Bron: VPHB
De Vereniging Particuliere Historische Buitenplaatsen (VPHB) waarschuwt minister Bussemaker (OCW) en staatssecretaris Wiebes (Financiën) voor een 'monumentale' vergissing. De voorgestelde plannen om de fiscale aftrek van onderhoud voor rijksmonumenten af te schaffen hebben grote gevolgen voor particuliere eigenaren van rijksmonumenten. De kans is groot dat hierdoor op termijn een nieuwe restauratieachterstand ontstaat.

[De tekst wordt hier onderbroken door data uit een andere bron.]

### config.mk
export PLATFORM = sky130hd
export DESIGN_NAME = pipelined_cla_adder
export DESIGN_NICKNAME = d
export VERILOG_FILES = /design/src/rtl/cla_pkg.sv /design/src/rtl/cla_slice.sv /design/src/rtl/pipelined_cla_adder.sv
export SDC_FILE = /design/constraint.sdc
export NUM_CORES = 1
export LEC_CHECK = 0
export CAP_MARGIN = 20
export CORE_MARGIN = 5
export CORE_UTILIZATION = 47
export DETAILED_ROUTE_END_ITERATION = 12
export PLACE_DENSITY = 0.79
export SETUP_SLACK_MARGIN = 0.2
export SYNTH_ARGS = -nofsm -noshare
export SYNTH_HDL_FRONTEND = slang
export SYNTH_HIERARCHICAL = 1
export SYNTH_SLANG_ARGS = --single-unit
### constraint.sdc
create_clock -name clk -period 4.65 [get_ports clk]
set_input_delay 0.93 -clock clk [delete_from_list [all_inputs] [get_ports clk]]
set_output_delay 0.93 -clock clk [all_outputs]
set_load 0.02 [all_outputs]
### src/rtl/cla_pkg.sv
// Shared helpers for the pipelined carry-lookahead adder: group lookahead
// function and derived-geometry helpers.
package cla_pkg;

  localparam int MAX_BLOCK = 16;

  typedef struct packed {
    logic                 g;
    logic                 p;
    logic [MAX_BLOCK-1:0] sum;
  } grp_t;

  // Group generate/propagate plus sum for the low n bits.
  function automatic grp_t cla_group(input logic [MAX_BLOCK-1:0] a,
                                     input logic [MAX_BLOCK-1:0] b,
                                     input logic c,
                                     input int n);
    grp_t r;
    logic cc;
    r   = '0;
    r.p = 1'b1;
    cc  = c;
    for (int i = 0; i < MAX_BLOCK; i++) begin
      if (i < n) begin
        r.sum[i] = a[i] ^ b[i] ^ cc;
        cc       = (a[i] & b[i]) | ((a[i] ^ b[i]) & cc);
        r.g      = (a[i] & b[i]) | ((a[i] ^ b[i]) & r.g);
        r.p      = r.p & (a[i] ^ b[i]);
      end
    end
    return r;
  endfunction

  function automatic int slice_w(input int width, input int stages);
    return width / stages;
  endfunction

  function automatic int groups(input int sw, input int block);
    return sw / block;
  endfunction

endpackage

Om het onderhoud van het cultureel erfgoed vanuit de gemeenschap te steunen zijn de afgelopen decennia verschillende subsidieregelingen, laagrentende leningen en andere maatregelen ingevoerd. De belangrijkste van deze voorzieningen is de mogelijkheid om 80% van de onderhoudskosten voor deze rijksmonumenten in particulier eigendom fiscaal te verrekenen. Als het aan de minister van OCW en de staatssecretaris van Financiën ligt zal deze regeling per 1 januari a.s. overgaan in een overgangsregeling die uiteindelijk zal leiden tot volledige afschaffing ervan. Deze afschaffing treft uitsluitend ca. 25.000 particuliere eigenaren van woonhuismonumenten.
Per Insinger (Voorzitter VPHB) wijst op de mogelijkheid dat het gevolg van deze aanpassingen zal zijn dat er op termijn een nieuwe nationale restauratieachterstand ontstaat: "Met het wegvallen van deze compensatie voor particuliere monumenteneigenaren ontstaat een grotere drempel voor het uitvoeren van onderhoud aan woonhuismonumenten. Het schrappen van deze fiscale aftrek in samenhang met een bescheiden verhoging van het subsidiebudget voor rijksmonumenten lijkt vooral te zijn ingegeven door de wens om per saldo een bezuiniging te realiseren. Dit is niet in het belang van het Nederlands cultureel erfgoed en dus een duidelijke stap terug in de tijd".